=== Begin Enclosure ===
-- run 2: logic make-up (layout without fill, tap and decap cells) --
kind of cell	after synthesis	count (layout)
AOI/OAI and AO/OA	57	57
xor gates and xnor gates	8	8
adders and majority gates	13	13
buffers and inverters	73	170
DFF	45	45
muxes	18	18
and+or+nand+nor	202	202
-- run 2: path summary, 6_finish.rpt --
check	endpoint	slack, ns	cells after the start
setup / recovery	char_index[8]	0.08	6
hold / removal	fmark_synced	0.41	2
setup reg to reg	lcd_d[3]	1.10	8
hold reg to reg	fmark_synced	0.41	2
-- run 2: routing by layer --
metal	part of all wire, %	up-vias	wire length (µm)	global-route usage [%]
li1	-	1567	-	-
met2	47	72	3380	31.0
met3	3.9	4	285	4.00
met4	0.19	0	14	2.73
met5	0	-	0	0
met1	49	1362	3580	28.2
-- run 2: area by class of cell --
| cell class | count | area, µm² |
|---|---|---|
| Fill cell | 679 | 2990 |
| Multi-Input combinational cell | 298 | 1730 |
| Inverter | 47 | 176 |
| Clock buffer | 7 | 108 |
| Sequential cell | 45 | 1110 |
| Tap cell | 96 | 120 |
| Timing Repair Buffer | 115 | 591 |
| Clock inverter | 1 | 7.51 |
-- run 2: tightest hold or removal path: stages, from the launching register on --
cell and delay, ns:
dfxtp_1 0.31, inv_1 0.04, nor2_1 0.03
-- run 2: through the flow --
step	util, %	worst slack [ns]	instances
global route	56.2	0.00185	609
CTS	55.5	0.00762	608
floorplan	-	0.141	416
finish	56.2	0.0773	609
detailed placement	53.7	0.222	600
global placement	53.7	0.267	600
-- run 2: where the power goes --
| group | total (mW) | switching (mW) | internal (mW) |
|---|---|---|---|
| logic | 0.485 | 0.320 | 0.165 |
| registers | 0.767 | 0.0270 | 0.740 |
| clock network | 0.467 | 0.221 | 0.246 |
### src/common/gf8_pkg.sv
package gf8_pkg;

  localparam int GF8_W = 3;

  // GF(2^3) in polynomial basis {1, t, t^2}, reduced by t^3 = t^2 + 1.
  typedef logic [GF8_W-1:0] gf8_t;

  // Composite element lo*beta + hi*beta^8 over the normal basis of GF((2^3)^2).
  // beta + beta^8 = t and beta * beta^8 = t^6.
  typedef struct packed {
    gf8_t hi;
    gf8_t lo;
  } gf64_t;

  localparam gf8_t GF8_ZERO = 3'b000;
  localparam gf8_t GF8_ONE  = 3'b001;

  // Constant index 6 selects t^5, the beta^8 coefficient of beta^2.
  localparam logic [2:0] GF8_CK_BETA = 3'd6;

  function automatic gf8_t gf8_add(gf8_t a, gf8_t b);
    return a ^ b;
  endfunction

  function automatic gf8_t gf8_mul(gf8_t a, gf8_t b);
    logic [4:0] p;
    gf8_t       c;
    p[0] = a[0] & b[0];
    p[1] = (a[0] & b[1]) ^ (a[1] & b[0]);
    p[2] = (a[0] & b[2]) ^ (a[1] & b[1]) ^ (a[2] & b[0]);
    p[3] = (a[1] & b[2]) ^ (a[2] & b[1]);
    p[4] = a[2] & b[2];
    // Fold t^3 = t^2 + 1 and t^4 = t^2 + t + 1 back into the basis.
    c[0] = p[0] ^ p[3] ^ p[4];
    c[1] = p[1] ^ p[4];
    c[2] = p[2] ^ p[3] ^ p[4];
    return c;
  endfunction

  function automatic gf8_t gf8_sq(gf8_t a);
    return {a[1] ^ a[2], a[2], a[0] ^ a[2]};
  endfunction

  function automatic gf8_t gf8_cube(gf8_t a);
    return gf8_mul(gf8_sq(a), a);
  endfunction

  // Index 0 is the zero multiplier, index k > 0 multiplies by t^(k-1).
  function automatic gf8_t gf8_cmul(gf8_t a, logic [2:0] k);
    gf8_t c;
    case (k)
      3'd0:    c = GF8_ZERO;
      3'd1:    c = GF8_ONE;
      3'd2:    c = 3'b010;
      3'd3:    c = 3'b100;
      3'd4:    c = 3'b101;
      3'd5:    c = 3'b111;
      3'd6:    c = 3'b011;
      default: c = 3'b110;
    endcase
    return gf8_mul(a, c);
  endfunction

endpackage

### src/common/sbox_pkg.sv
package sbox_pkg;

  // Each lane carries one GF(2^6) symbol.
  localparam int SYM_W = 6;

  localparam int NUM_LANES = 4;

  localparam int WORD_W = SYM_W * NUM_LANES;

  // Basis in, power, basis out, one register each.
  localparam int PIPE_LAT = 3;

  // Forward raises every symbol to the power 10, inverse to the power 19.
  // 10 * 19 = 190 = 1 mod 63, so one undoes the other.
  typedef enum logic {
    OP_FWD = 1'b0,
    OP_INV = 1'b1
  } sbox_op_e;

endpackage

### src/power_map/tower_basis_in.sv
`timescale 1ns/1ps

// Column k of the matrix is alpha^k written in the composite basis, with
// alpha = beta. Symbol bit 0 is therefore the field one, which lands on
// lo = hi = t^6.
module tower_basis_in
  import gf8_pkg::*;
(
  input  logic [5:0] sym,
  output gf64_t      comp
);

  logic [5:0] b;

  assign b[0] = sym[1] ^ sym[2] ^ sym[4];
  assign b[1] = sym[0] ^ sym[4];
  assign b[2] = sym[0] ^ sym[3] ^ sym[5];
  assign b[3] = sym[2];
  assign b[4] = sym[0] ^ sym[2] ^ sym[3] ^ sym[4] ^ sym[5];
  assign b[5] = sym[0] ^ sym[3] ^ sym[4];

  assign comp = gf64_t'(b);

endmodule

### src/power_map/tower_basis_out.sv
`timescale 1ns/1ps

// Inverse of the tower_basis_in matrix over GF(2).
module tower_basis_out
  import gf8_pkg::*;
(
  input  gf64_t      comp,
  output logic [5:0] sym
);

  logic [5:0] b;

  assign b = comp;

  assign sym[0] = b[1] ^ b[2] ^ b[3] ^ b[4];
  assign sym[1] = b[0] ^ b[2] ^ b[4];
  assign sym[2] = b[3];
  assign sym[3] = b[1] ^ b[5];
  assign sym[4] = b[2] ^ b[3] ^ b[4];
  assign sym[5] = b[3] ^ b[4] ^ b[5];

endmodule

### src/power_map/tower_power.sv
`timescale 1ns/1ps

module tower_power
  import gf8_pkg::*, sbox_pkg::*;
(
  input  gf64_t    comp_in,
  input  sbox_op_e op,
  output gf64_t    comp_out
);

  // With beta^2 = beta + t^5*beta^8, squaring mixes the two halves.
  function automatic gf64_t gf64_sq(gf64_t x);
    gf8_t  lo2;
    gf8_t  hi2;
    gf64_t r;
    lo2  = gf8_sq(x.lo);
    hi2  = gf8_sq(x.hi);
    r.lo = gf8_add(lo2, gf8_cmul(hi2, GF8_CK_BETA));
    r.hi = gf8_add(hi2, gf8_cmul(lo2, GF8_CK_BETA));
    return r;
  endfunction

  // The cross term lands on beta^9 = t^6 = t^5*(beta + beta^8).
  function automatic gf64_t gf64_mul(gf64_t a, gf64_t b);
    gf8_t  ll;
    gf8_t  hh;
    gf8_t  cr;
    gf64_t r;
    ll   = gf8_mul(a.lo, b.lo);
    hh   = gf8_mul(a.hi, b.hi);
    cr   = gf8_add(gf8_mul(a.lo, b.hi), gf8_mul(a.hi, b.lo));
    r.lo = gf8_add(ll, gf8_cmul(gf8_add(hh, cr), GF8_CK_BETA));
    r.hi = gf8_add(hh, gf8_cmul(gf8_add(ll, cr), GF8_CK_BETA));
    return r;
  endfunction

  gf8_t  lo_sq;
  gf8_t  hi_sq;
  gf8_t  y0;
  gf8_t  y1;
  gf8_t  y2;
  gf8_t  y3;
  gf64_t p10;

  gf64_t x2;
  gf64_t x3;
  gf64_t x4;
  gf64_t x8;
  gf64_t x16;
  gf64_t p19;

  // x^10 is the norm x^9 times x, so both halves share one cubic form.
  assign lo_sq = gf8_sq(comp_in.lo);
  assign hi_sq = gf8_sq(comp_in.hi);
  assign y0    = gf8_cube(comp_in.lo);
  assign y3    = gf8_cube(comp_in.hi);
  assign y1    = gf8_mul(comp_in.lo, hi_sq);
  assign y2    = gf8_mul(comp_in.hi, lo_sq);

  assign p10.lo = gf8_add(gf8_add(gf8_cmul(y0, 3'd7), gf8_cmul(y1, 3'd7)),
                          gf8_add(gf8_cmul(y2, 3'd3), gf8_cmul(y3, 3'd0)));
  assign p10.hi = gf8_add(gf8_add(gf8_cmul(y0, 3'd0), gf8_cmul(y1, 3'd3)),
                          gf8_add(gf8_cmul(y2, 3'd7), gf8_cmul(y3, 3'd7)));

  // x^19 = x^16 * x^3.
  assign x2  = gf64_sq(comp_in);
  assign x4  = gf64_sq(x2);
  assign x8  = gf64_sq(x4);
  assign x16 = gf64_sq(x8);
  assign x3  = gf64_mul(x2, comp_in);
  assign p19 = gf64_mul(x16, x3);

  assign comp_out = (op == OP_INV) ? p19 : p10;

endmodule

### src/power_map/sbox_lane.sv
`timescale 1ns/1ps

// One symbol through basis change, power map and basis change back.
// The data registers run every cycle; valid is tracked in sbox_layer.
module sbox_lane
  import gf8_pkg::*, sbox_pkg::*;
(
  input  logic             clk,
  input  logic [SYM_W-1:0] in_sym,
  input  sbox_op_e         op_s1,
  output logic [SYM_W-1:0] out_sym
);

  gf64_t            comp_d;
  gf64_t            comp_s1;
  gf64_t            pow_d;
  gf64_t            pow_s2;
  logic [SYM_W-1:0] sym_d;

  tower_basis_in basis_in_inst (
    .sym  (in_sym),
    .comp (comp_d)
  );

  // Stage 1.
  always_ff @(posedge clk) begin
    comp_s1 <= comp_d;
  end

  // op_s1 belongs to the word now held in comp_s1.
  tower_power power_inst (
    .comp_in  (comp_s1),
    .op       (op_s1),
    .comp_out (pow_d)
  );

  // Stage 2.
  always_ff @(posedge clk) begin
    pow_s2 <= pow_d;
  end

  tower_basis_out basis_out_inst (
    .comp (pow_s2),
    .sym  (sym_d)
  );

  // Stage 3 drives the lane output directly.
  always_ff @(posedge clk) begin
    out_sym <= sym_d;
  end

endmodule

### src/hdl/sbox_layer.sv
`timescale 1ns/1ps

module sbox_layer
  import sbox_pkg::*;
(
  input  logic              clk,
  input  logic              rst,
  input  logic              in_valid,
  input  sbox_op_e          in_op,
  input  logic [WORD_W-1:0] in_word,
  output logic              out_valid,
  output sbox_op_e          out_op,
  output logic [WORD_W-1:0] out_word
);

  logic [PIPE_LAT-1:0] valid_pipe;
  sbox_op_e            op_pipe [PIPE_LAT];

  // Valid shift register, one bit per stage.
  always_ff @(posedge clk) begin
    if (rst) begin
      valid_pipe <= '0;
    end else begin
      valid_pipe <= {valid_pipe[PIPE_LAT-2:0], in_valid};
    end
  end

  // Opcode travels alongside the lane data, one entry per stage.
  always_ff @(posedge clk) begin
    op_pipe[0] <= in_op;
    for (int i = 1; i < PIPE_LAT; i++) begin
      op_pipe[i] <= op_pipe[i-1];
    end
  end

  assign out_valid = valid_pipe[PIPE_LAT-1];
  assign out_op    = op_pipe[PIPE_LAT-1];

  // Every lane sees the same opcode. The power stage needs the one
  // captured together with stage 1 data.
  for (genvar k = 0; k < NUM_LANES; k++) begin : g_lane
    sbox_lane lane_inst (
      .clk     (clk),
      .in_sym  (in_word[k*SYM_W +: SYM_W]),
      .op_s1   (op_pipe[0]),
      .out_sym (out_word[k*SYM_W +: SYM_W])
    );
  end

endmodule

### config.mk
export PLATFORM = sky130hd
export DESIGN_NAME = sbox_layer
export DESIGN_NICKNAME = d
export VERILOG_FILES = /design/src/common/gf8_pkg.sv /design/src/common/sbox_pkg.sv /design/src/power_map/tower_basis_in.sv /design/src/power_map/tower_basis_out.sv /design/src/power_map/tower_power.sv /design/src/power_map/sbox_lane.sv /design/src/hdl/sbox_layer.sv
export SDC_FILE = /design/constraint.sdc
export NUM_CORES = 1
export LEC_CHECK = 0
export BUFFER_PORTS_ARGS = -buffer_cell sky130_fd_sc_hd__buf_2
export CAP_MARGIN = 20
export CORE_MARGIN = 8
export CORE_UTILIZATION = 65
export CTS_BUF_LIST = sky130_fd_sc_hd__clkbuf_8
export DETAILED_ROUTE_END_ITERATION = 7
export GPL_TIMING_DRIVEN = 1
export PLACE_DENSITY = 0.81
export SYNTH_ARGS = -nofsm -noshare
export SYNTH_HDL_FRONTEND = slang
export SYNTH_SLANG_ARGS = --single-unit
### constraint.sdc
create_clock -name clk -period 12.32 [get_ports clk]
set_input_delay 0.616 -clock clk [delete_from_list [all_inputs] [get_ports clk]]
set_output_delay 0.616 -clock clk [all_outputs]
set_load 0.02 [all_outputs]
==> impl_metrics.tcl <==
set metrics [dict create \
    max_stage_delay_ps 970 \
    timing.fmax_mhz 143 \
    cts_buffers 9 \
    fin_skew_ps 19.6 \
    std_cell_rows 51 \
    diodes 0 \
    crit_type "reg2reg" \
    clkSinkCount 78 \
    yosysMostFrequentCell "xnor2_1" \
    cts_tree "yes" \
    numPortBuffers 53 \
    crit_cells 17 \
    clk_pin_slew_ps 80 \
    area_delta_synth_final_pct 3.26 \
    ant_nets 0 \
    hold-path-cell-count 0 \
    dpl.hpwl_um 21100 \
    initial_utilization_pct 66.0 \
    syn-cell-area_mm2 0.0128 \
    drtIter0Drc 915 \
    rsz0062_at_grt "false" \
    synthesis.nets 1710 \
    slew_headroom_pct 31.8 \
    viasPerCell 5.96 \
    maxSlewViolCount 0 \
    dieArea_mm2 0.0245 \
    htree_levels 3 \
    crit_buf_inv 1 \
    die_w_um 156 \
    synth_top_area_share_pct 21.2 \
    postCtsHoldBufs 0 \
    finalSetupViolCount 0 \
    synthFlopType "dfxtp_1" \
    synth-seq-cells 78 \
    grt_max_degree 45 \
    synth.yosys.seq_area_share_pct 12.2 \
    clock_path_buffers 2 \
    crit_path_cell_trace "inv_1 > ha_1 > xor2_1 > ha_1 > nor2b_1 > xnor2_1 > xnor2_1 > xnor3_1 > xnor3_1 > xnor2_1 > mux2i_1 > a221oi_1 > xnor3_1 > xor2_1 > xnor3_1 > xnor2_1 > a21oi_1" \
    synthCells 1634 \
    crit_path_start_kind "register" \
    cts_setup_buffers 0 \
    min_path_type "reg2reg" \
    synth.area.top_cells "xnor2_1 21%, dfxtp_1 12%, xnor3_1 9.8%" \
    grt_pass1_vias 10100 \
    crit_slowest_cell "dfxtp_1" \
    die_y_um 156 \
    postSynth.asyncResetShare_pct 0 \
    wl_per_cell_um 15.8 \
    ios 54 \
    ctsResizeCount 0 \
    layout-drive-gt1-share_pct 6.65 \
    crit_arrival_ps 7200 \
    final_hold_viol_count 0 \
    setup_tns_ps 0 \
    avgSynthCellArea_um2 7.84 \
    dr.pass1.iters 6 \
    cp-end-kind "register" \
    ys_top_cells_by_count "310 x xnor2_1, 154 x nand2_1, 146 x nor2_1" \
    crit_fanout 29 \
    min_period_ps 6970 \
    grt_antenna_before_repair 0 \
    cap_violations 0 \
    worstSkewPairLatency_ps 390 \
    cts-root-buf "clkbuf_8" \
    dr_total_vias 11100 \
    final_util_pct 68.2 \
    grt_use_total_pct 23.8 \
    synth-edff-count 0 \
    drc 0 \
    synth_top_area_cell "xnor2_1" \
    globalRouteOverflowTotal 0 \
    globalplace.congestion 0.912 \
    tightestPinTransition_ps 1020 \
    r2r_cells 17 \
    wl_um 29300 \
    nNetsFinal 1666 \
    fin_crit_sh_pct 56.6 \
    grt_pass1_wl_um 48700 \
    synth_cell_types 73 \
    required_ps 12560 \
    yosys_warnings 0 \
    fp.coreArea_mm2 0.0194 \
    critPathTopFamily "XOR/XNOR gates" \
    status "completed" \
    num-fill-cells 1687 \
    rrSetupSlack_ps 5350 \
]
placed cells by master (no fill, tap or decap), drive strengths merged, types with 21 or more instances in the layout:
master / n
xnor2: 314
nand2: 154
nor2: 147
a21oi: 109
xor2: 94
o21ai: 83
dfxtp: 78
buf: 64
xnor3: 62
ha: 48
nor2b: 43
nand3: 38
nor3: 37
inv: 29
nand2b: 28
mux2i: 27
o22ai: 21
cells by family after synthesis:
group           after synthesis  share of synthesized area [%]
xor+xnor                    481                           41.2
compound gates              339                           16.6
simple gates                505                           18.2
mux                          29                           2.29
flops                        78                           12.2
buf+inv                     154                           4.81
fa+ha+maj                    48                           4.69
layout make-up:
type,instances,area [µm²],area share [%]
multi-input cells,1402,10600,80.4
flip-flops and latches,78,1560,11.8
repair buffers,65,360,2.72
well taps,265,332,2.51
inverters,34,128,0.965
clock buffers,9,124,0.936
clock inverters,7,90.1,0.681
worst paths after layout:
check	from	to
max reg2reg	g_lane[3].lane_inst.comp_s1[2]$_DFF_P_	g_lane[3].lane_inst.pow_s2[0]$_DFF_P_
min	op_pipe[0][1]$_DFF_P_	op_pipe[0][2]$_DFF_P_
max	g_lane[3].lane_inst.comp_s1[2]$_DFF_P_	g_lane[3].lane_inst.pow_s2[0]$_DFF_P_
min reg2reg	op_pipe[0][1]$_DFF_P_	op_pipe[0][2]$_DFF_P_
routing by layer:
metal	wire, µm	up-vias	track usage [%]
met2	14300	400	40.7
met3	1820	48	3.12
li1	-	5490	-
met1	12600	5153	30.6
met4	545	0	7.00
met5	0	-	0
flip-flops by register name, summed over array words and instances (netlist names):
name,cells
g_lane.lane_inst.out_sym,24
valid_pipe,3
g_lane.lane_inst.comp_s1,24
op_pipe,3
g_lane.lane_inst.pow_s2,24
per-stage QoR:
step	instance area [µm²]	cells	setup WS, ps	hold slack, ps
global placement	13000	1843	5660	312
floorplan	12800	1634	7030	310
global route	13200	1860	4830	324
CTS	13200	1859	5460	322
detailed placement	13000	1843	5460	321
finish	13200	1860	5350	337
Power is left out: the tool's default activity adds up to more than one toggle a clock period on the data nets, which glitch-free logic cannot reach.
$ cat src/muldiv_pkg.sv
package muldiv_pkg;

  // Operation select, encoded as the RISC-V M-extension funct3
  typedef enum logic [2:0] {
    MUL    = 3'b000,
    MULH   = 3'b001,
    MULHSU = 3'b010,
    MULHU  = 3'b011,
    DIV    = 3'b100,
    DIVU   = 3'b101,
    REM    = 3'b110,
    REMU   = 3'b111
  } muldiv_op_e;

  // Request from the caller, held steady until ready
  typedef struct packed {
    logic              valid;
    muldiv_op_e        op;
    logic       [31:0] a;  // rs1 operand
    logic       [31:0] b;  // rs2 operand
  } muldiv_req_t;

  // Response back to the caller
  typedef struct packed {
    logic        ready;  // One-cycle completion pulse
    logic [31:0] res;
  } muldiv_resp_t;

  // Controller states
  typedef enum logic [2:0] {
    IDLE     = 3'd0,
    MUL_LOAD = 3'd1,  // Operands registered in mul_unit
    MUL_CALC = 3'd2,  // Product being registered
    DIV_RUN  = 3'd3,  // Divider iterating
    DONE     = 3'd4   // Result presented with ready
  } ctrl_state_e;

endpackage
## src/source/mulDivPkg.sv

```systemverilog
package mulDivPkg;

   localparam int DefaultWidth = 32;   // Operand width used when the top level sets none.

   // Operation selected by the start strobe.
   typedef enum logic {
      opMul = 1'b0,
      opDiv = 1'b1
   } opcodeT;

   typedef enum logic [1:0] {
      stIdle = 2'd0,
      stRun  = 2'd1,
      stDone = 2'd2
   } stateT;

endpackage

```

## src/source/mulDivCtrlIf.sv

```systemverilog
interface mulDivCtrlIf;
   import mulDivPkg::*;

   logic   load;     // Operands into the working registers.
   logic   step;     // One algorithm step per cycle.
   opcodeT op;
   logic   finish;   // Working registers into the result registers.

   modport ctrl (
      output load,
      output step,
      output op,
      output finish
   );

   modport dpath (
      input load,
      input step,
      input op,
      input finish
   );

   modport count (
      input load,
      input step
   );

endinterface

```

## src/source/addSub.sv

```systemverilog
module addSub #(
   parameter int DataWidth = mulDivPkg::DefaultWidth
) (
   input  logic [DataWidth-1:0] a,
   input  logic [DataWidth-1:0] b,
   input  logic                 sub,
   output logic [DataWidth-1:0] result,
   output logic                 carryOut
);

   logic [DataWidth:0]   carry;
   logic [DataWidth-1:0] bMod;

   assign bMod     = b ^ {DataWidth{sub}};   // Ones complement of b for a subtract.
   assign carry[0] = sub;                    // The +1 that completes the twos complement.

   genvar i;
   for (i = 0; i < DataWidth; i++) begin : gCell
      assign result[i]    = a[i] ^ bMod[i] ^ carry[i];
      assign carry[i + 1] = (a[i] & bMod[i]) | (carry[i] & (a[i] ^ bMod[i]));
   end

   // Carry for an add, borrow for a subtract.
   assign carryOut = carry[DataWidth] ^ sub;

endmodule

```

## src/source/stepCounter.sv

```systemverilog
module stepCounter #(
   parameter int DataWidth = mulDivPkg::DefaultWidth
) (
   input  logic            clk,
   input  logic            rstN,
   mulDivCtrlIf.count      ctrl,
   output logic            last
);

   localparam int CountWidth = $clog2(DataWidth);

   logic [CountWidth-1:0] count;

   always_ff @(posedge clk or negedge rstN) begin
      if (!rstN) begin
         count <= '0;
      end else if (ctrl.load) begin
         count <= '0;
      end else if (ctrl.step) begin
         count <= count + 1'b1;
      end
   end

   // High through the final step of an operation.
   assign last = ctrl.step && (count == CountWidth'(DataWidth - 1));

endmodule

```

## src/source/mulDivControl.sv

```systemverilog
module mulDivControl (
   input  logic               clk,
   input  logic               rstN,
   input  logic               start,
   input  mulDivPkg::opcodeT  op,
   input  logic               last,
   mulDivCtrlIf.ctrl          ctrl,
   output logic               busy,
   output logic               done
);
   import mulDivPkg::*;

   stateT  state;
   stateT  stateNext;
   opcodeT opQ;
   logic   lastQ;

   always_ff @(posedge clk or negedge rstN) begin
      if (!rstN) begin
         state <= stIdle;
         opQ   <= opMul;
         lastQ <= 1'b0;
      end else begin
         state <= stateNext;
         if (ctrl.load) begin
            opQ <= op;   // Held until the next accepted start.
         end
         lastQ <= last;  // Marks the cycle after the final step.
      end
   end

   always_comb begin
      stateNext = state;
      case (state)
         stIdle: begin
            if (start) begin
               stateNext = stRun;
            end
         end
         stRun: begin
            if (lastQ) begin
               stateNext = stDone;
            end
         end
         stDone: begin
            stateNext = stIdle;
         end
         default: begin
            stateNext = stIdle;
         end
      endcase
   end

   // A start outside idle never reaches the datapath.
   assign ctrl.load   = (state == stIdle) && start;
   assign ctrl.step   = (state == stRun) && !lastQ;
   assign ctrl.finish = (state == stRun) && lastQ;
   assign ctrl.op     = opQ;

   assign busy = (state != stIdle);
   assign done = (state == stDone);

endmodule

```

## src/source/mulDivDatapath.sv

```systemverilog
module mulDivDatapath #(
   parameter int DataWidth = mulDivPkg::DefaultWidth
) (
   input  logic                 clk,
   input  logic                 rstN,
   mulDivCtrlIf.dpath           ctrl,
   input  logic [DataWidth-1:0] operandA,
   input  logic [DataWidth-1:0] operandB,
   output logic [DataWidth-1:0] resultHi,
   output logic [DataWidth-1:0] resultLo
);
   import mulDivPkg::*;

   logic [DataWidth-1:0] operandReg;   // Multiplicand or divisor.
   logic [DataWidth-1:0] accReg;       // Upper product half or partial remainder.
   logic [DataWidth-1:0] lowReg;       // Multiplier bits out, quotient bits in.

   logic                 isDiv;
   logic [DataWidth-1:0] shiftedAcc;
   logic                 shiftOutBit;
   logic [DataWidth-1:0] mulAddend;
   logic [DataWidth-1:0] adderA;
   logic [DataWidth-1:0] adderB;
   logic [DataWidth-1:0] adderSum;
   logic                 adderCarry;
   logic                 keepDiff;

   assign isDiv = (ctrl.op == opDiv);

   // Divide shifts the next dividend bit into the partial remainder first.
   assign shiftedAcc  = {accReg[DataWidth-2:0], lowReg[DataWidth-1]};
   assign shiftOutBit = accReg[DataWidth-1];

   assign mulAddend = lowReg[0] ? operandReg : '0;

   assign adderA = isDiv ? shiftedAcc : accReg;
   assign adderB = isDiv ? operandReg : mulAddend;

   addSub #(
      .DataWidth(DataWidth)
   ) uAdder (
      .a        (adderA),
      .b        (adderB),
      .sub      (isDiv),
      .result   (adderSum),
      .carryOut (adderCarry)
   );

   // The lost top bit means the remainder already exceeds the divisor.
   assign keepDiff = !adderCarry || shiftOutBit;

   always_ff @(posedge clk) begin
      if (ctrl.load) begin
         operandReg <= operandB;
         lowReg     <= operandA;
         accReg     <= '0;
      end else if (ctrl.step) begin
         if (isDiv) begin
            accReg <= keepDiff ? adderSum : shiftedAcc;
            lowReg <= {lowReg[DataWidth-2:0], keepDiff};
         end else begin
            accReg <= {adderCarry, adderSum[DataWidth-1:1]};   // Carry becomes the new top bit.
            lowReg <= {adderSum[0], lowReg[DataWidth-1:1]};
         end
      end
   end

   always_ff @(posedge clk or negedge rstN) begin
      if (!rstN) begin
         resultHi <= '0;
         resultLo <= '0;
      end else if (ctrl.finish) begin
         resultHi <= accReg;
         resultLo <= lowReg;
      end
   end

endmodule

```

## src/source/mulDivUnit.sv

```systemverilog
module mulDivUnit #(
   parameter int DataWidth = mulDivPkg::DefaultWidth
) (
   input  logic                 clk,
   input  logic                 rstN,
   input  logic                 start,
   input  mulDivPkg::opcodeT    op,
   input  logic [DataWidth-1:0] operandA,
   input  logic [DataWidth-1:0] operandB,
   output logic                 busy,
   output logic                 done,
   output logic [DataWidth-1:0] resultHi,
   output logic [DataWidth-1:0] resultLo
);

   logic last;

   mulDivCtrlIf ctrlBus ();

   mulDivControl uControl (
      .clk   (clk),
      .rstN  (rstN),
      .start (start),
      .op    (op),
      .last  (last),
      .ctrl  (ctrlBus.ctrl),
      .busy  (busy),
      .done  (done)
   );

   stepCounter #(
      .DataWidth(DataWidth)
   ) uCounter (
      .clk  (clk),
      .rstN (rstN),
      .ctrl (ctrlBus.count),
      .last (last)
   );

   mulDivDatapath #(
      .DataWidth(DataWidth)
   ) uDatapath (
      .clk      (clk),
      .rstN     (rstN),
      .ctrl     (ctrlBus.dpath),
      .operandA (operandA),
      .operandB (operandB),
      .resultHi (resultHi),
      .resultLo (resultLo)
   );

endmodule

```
=== End Enclosure ===
Work required -
Copy, please, exactly the lines that start at the first line of the data and end at the line containing "0.320 | 0.165 |", both kept and no others.

Solution for this problem -
-- run 2: logic make-up (layout without fill, tap and decap cells) --
kind of cell	after synthesis	count (layout)
AOI/OAI and AO/OA	57	57
xor gates and xnor gates	8	8
adders and majority gates	13	13
buffers and inverters	73	170
DFF	45	45
muxes	18	18
and+or+nand+nor	202	202
-- run 2: path summary, 6_finish.rpt --
check	endpoint	slack, ns	cells after the start
setup / recovery	char_index[8]	0.08	6
hold / removal	fmark_synced	0.41	2
setup reg to reg	lcd_d[3]	1.10	8
hold reg to reg	fmark_synced	0.41	2
-- run 2: routing by layer --
metal	part of all wire, %	up-vias	wire length (µm)	global-route usage [%]
li1	-	1567	-	-
met2	47	72	3380	31.0
met3	3.9	4	285	4.00
met4	0.19	0	14	2.73
met5	0	-	0	0
met1	49	1362	3580	28.2
-- run 2: area by class of cell --
| cell class | count | area, µm² |
|---|---|---|
| Fill cell | 679 | 2990 |
| Multi-Input combinational cell | 298 | 1730 |
| Inverter | 47 | 176 |
| Clock buffer | 7 | 108 |
| Sequential cell | 45 | 1110 |
| Tap cell | 96 | 120 |
| Timing Repair Buffer | 115 | 591 |
| Clock inverter | 1 | 7.51 |
-- run 2: tightest hold or removal path: stages, from the launching register on --
cell and delay, ns:
dfxtp_1 0.31, inv_1 0.04, nor2_1 0.03
-- run 2: through the flow --
step	util, %	worst slack [ns]	instances
global route	56.2	0.00185	609
CTS	55.5	0.00762	608
floorplan	-	0.141	416
finish	56.2	0.0773	609
detailed placement	53.7	0.222	600
global placement	53.7	0.267	600
-- run 2: where the power goes --
| group | total (mW) | switching (mW) | internal (mW) |
|---|---|---|---|
| logic | 0.485 | 0.320 | 0.165 |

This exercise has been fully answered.